## [Problem to work on]
Go through the records and report each line holding the string "gates".

## [Records for this exercise]
## config.mk

```make
export PLATFORM = sky130hd
export DESIGN_NAME = multicycle_control_fsm
export DESIGN_NICKNAME = d
export VERILOG_FILES = /design/src/rtl/mc_ctrl_pkg.sv /design/src/rtl/mc_ctrl_out_decode.sv /design/src/rtl/multicycle_control_fsm.sv
export SDC_FILE = /design/constraint.sdc
export NUM_CORES = 1
export LEC_CHECK = 0
export BUFFER_PORTS_ARGS = -buffer_cell sky130_fd_sc_hd__clkbuf_2
export CORE_MARGIN = 8
export CORE_UTILIZATION = 40
export DETAILED_ROUTE_END_ITERATION = 16
export GPL_TIMING_DRIVEN = 0
export PLACE_DENSITY = 0.65
export REMOVE_ABC_BUFFERS = 1
export SETUP_SLACK_MARGIN = 0.3
export SYNTH_ARGS = -nofsm -noshare
export SYNTH_HDL_FRONTEND = slang
export SYNTH_SLANG_ARGS = --single-unit
```

## constraint.sdc

```tcl
create_clock -name clk -period 2.5 [get_ports clk]
set_input_delay 0.5 -clock clk [delete_from_list [all_inputs] [get_ports clk]]
set_output_delay 0.5 -clock clk [all_outputs]
set_load 0.005 [all_outputs]
```

## src/rtl/mc_ctrl_pkg.sv

```systemverilog
// Shared definitions for the multi-cycle RV32I control FSM:
// opcodes, state encoding, mux/ALUOp encodings and the control word.
package mc_ctrl_pkg;

    localparam logic [6:0] OP_LW  = 7'b0000011;
    localparam logic [6:0] OP_SW  = 7'b0100011;
    localparam logic [6:0] OP_R   = 7'b0110011;
    localparam logic [6:0] OP_I   = 7'b0010011;
    localparam logic [6:0] OP_BEQ = 7'b1100011;
    localparam logic [6:0] OP_JAL = 7'b1101111;

    localparam logic [1:0] ALUOP_ADD   = 2'b00;
    localparam logic [1:0] ALUOP_SUB   = 2'b01;
    localparam logic [1:0] ALUOP_FUNCT = 2'b10;

    localparam logic [1:0] SRCA_PC    = 2'b00;
    localparam logic [1:0] SRCA_OLDPC = 2'b01;
    localparam logic [1:0] SRCA_RS1   = 2'b10;

    localparam logic [1:0] SRCB_RS2  = 2'b00;
    localparam logic [1:0] SRCB_IMM  = 2'b01;
    localparam logic [1:0] SRCB_FOUR = 2'b10;

    localparam logic [1:0] RES_ALUOUT = 2'b00;
    localparam logic [1:0] RES_MEM    = 2'b01;
    localparam logic [1:0] RES_ALU    = 2'b10;

    typedef enum logic [3:0] {
        S_IDLE     = 4'd0,
        S_FETCH    = 4'd1,
        S_DECODE   = 4'd2,
        S_MEMADR   = 4'd3,
        S_MEMREAD  = 4'd4,
        S_MEMWB    = 4'd5,
        S_MEMWRITE = 4'd6,
        S_EXEC_R   = 4'd7,
        S_EXEC_I   = 4'd8,
        S_ALUWB    = 4'd9,
        S_BEQ      = 4'd10,
        S_JAL      = 4'd11,
        S_TRAP     = 4'd12
    } state_e;

    typedef struct packed {
        logic       mem_req;
        logic       mem_write;
        logic       adr_src;
        logic       ir_write;
        logic       pc_write;
        logic       reg_write;
        logic [1:0] alu_src_a;
        logic [1:0] alu_src_b;
        logic [1:0] result_src;
        logic [1:0] alu_op;
    } ctrl_t;

    function automatic logic op_legal(input logic [6:0] op);
        return op inside {OP_LW, OP_SW, OP_R, OP_I, OP_BEQ, OP_JAL};
    endfunction

endpackage

```

## src/rtl/mc_ctrl_out_decode.sv

```systemverilog
// Moore output decode: state -> datapath control word.
// FETCH strobes and the BEQ pc update are qualified by mem_ready/zero.
module mc_ctrl_out_decode
    import mc_ctrl_pkg::*;
(
    input  state_e state,
    input  logic   mem_ready,
    input  logic   zero,
    output ctrl_t  ctrl
);

    // Everything defaults to 0 so IDLE and TRAP drive no enables.
    always_comb begin
        ctrl = '0;
        unique case (state)
            S_FETCH: begin
                ctrl.mem_req   = 1'b1;
                ctrl.alu_src_a = SRCA_PC;
                ctrl.alu_src_b = SRCB_FOUR;
                ctrl.alu_op    = ALUOP_ADD;
                ctrl.ir_write  = mem_ready;
                ctrl.pc_write  = mem_ready;
            end
            S_DECODE: begin
                ctrl.alu_src_a = SRCA_OLDPC;
                ctrl.alu_src_b = SRCB_IMM;
            end
            S_MEMADR: begin
                ctrl.alu_src_a = SRCA_RS1;
                ctrl.alu_src_b = SRCB_IMM;
                ctrl.alu_op    = ALUOP_ADD;
            end
            S_MEMREAD: begin
                ctrl.mem_req = 1'b1;
                ctrl.adr_src = 1'b1;
            end
            S_MEMWB: begin
                ctrl.result_src = RES_MEM;
                ctrl.reg_write  = 1'b1;
            end
            S_MEMWRITE: begin
                ctrl.mem_req   = 1'b1;
                ctrl.mem_write = 1'b1;
                ctrl.adr_src   = 1'b1;
            end
            S_EXEC_R: begin
                ctrl.alu_src_a = SRCA_RS1;
                ctrl.alu_src_b = SRCB_RS2;
                ctrl.alu_op    = ALUOP_FUNCT;
            end
            S_EXEC_I: begin
                ctrl.alu_src_a = SRCA_RS1;
                ctrl.alu_src_b = SRCB_IMM;
                ctrl.alu_op    = ALUOP_FUNCT;
            end
            S_ALUWB: begin
                ctrl.result_src = RES_ALUOUT;
                ctrl.reg_write  = 1'b1;
            end
            S_BEQ: begin
                ctrl.alu_src_a  = SRCA_RS1;
                ctrl.alu_src_b  = SRCB_RS2;
                ctrl.alu_op     = ALUOP_SUB;
                ctrl.result_src = RES_ALUOUT;
                ctrl.pc_write   = zero;
            end
            S_JAL: begin
                ctrl.alu_src_a  = SRCA_OLDPC;
                ctrl.alu_src_b  = SRCB_FOUR;
                ctrl.result_src = RES_ALUOUT;
                ctrl.reg_write  = 1'b1;
                ctrl.pc_write   = 1'b1;
            end
            default: ctrl = '0;
        endcase
    end

endmodule

```

## src/rtl/multicycle_control_fsm.sv

```systemverilog
// Multi-cycle RV32I control FSM with memory wait timeout and sticky traps.
// Define MC_CTRL_PERF_EN to add cycle_cnt / instret_cnt counters.
module multicycle_control_fsm
    import mc_ctrl_pkg::*;
#(
    parameter int TIMEOUT_CYC = 16,
    parameter int CNT_W       = 32
) (
    input  logic       clk,
    input  logic       rst_n,
    input  logic [6:0] op,
    input  logic       zero,
    input  logic       mem_ready,
    output logic       mem_req,
    output logic       mem_write,
    output logic       adr_src,
    output logic       ir_write,
    output logic       pc_write,
    output logic       reg_write,
    output logic [1:0] alu_src_a,
    output logic [1:0] alu_src_b,
    output logic [1:0] result_src,
    output logic [1:0] alu_op,
    output logic       illegal,
    output logic       bus_err,
    output logic [3:0] state_o
`ifdef MC_CTRL_PERF_EN
    ,
    output logic [CNT_W-1:0] cycle_cnt,
    output logic [CNT_W-1:0] instret_cnt
`endif
);

    localparam int WAIT_W = (TIMEOUT_CYC > 1) ? $clog2(TIMEOUT_CYC) : 1;
    localparam bit TO_EN  = (TIMEOUT_CYC > 0);
    localparam logic [WAIT_W-1:0] WAIT_LAST =
        TO_EN ? WAIT_W'(TIMEOUT_CYC - 1) : '0;

    if (CNT_W < 1) begin : g_cnt_w_chk
        $error("CNT_W must be positive");
    end

    state_e            state;
    state_e            state_n;
    ctrl_t             ctrl;
    logic [WAIT_W-1:0] wait_cnt;
    logic              timeout;
    logic              dec_bad;

    mc_ctrl_out_decode u_dec (
        .state     (state),
        .mem_ready (mem_ready),
        .zero      (zero),
        .ctrl      (ctrl)
    );

    // A wait that would reach the limit traps; a same-cycle ready wins.
    assign timeout = TO_EN && ctrl.mem_req && !mem_ready
                     && (wait_cnt == WAIT_LAST);
    assign dec_bad = (state == S_DECODE) && !op_legal(op);

    // Next-state: sequence the instruction, divert to TRAP on timeout.
    always_comb begin
        state_n = state;
        unique case (state)
            S_IDLE:     state_n = S_FETCH;
            S_FETCH:    if (mem_ready) state_n = S_DECODE;
            S_DECODE: begin
                unique case (op)
                    OP_LW, OP_SW: state_n = S_MEMADR;
                    OP_R:         state_n = S_EXEC_R;
                    OP_I:         state_n = S_EXEC_I;
                    OP_BEQ:       state_n = S_BEQ;
                    OP_JAL:       state_n = S_JAL;
                    default:      state_n = S_TRAP;
                endcase
            end
            S_MEMADR:
                state_n = (op == OP_SW) ? S_MEMWRITE : S_MEMREAD;
            S_MEMREAD:  if (mem_ready) state_n = S_MEMWB;
            S_MEMWRITE: if (mem_ready) state_n = S_FETCH;
            S_EXEC_R,
            S_EXEC_I:   state_n = S_ALUWB;
            S_MEMWB,
            S_ALUWB,
            S_BEQ,
            S_JAL:      state_n = S_FETCH;
            S_TRAP:     state_n = S_TRAP;
            default:    state_n = S_IDLE;
        endcase
        if (timeout) state_n = S_TRAP;
    end

    // State register and sticky error flags.
    always_ff @(posedge clk or negedge rst_n) begin
        if (!rst_n) begin
            state   <= S_IDLE;
            illegal <= 1'b0;
            bus_err <= 1'b0;
        end else begin
            state <= state_n;
            if (dec_bad) illegal <= 1'b1;
            if (timeout) bus_err <= 1'b1;
        end
    end

    // Wait counter restarts whenever the state changes.
    always_ff @(posedge clk or negedge rst_n) begin
        if (!rst_n) begin
            wait_cnt <= '0;
        end else if (state_n != state) begin
            wait_cnt <= '0;
        end else if (ctrl.mem_req && !mem_ready) begin
            wait_cnt <= wait_cnt + WAIT_W'(1);
        end
    end

`ifdef MC_CTRL_PERF_EN
    // Active cycles and retired instructions (completion into FETCH).
    always_ff @(posedge clk or negedge rst_n) begin
        if (!rst_n) begin
            cycle_cnt   <= '0;
            instret_cnt <= '0;
        end else begin
            if (state != S_IDLE && state != S_TRAP)
                cycle_cnt <= cycle_cnt + CNT_W'(1);
            if (state_n == S_FETCH && state != S_FETCH && state != S_IDLE)
                instret_cnt <= instret_cnt + CNT_W'(1);
        end
    end
`endif

    assign mem_req    = ctrl.mem_req;
    assign mem_write  = ctrl.mem_write;
    assign adr_src    = ctrl.adr_src;
    assign ir_write   = ctrl.ir_write;
    assign pc_write   = ctrl.pc_write;
    assign reg_write  = ctrl.reg_write;
    assign alu_src_a  = ctrl.alu_src_a;
    assign alu_src_b  = ctrl.alu_src_b;
    assign result_src = ctrl.result_src;
    assign alu_op     = ctrl.alu_op;
    assign state_o    = state;

endmodule

```

==> results.json <==
{
  "io_pins": 31,
  "criticalPathCategory": "reg -> out",
  "ir_drop_mv": 0.516,
  "p_clk_share_pct": 10.4,
  "synth_cell_types": 50,
  "power_leakage_nw": 0.544,
  "switching_share_pct": 46.0,
  "switching_power_w": 0.000636,
  "synthesis.area_um2": 977,
  "die_area_um2": 4280,
  "synth_ff_type": "dfrtp_1",
  "timing.final.crit_share_pct": 84.9,
  "drtIter0Drc": 70,
  "antenna_found_initial": 0,
  "start_util_pct": 40.9,
  "r2r_slack_ps": 450,
  "synth_edf_count": 0,
  "io_buffers": 29,
  "arrival_ps": 1620,
  "wirelength_mm": 2.59,
  "n_fill_cell": 242,
  "critPathRequiredTime_ps": 2000,
  "hold_slack_ps": 86.4,
  "outcome": "finished clean",
  "slew_violations": 0,
  "critPathLaunchType": "flip-flop",
  "cp_max_fo": 13,
  "nets": 169,
  "diodes": 0,
  "cts_buffers": 3,
  "cts.sinks": 10,
  "p_int_w": 0.000746,
  "grt_pass1_wl_mm": 4.20,
  "insertion_delay_ps": 270,
  "core_area_um2": 2390,
  "grt_overflow": 0,
  "grt_start_max_net_pins": 24,
  "wl_per_cell_um": 13.9,
  "syn_avg_cell_area_um2": 7.94,
  "final-setup-viol-count": 0,
  "die_h_um": 65.4,
  "area_growth_pct": 27.1,
  "synth-seq-area-share_pct": 25.6,
  "pre_cts_slack_ps": 119,
  "clkSlewWorstSetupHoldPaths_ps": 70,
  "dp_hpwl_mm": 1.90,
  "end_kind": "primary output",
  "postRouteAntennaNets": 0,
  "viasPerCell": 5.53,
  "cts_tree": "yes",
  "ys_ff_latch": 10,
  "skew_ps": 7.61,
  "comb_power_share_pct": 65.7,
  "placementRows": 18,
  "syn-instance-count": 123,
  "fmax_mhz": 471,
  "power_frac_seq_pct": 23.8,
  "vias": 1029,
  "grtUsageTotal_pct": 11.7,
  "p_total_w": 0.00138,
  "cellPowerDensity_nw_per_um2": 1110,
  "grt_pass1_vias": 939,
  "maxCapViolCount": 0,
  "hold_viol": 0,
  "clock_path_buffers": 2,
  "hp-class": "in -> async",
  "place_congestion": 0.876,
  "synthArstFlopShare_pct": 100,
  "h-tree-depth": 1,
  "ys_warn_count": 0,
  "max_slew_margin_pct": 64.7,
  "finalSetupTns_ps": 0,
  "dr.pass1.iters": 4,
  "setup_slack_ps": 377,
  "drive_above_1_share_pct": 36.5,
  "dieWidth_um": 65.4,
  "rsz0062_at_grt": "false",
  "cts_root_buffer": "clkbuf_4",
  "drc_errors": 0,
  "finalCriticalPeriod_ps": 2120,
  "worst_slew_pin_slew_ps": 525
}
critical path: stages, from the launching register on:
cell and delay, ps:
dfrtp_4 500, or3b_2 530, a21oi_1 190, clkbuf_2 140
power groups by stage:
stage	Combinational (W)	Sequential [W]	Clock, W
after floorplan	0.000519	0.000338	0
after global placement	0.000746	0.000374	0
after detailed placement	0.000757	0.000378	0
after CTS	0.000761	0.000386	0.000149
after global routing	0.00101	0.000344	0.000160
final	0.000909	0.000329	0.000144
path summary, 6_finish.rpt:
path                                 startpoint                 endpoint  cells after the start
max                        state_o[0]$_DFF_PN0_                  mem_req                      3
min                                       rst_n  wait_cnt[3]$_DFFE_PN0P_                      1
max reg2reg                state_o[0]$_DFF_PN0_  wait_cnt[1]$_DFFE_PN0P_                      5
min reg2reg                 bus_err$_DFFE_PN0P_      bus_err$_DFFE_PN0P_                      1
max in group asynchronous                 rst_n     state_o[0]$_DFF_PN0_                      1
min in group clk            bus_err$_DFFE_PN0P_      bus_err$_DFFE_PN0P_                      1
cell families after synthesis:
logic type,after synthesis,synth area share [%]
and+or+nand+nor,62,35.2
AOI/OAI and AO/OA,31,25.7
DFF,10,25.6
buffers and inverters,10,4.35
xor gates and xnor gates,6,5.38
adders and majority gates,2,2.30
other,1,0.384
muxes,1,1.02
sequential cells by signal, indices dropped and copies added (netlist names):
register / cells
wait_cnt: 4
bus_err: 1
state_o: 4
illegal: 1
synth_stat cells (2+ instances only):
library cell,number,area [µm²]
dfrtp_1,10,250
nor3_1,8,40.0
a31oi_1,2,12.5
inv_1,3,11.3
o22ai_1,3,18.8
nand2_1,10,37.5
a21oi_1,7,35.0
buf_1,2,7.51
nand2b_1,8,50.1
nand4_1,2,12.5
nor2_1,15,56.3
o21bai_1,2,15.0
clkbuf_1,3,11.3
o21ai_0,2,10.0
or2b_1,2,15.0
or2_2,3,18.8
nor4_1,2,12.5
and2_1,2,12.5
xnor2_1,2,17.5
nand4b_1,2,17.5
xor2_1,4,35.0
repair_timing:
item | CTS | global route
hold buffers | 0 | 0
setup endpoints to repair | 6 | 1
resized for setup | 6 | 0
buffers inserted | 0 | 7
area by class of cell:
cell class	count	area, µm²	share of cell area, %
inverter	3	11.3	0.906
multi-input combinational	103	689	55.5
timing repair buffer	36	210	16.9
clock buffer	4	36.3	2.92
tap	30	37.5	3.02
sequential	10	258	20.7
placed cells by master, fill, tap and decap left out, drive strengths merged, types with 2 or more instances in the layout:
master | Yosys | layout
a21boi | 2 | 2
a21oi | 7 | 7
a31oi | 2 | 2
and2 | 2 | 2
buf | 4 | 7
clkbuf | 3 | 33
dfrtp | 10 | 10
inv | 3 | 3
nand2 | 10 | 10
nand2b | 8 | 8
nand4 | 2 | 2
nand4b | 2 | 2
nor2 | 16 | 16
nor3 | 8 | 8
nor4 | 2 | 2
o21ai | 2 | 2
o21bai | 2 | 2
o22ai | 4 | 4
or2 | 3 | 3
or2b | 2 | 2
or3 | 2 | 2
xnor2 | 2 | 2
xor2 | 4 | 4
per-stage QoR:
| stage | util, % | area, µm² | std cells |
|---|---|---|---|
| after global routing | 52.0 | 1240 | 186 |
| after global placement | 47.3 | 1130 | 175 |
| after floorplan | - | 946 | 116 |
| after detailed placement | 47.3 | 1130 | 175 |
| final | 52.0 | 1240 | 186 |
| after CTS | 49.3 | 1180 | 179 |
layer usage:
metal | wire length (µm) | GRT usage [%] | up-vias
li1 | - | - | 519
met1 | 1210 | 15.3 | 478
met2 | 1170 | 17.6 | 32
met3 | 208 | 5.10 | 0
met4 | 0 | 2.18 | 0
met5 | 0 | 0 | -
Power figures use the tool's default switching activity.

## [Your solution]
xor gates and xnor gates,6,5.38
adders and majority gates,2,2.30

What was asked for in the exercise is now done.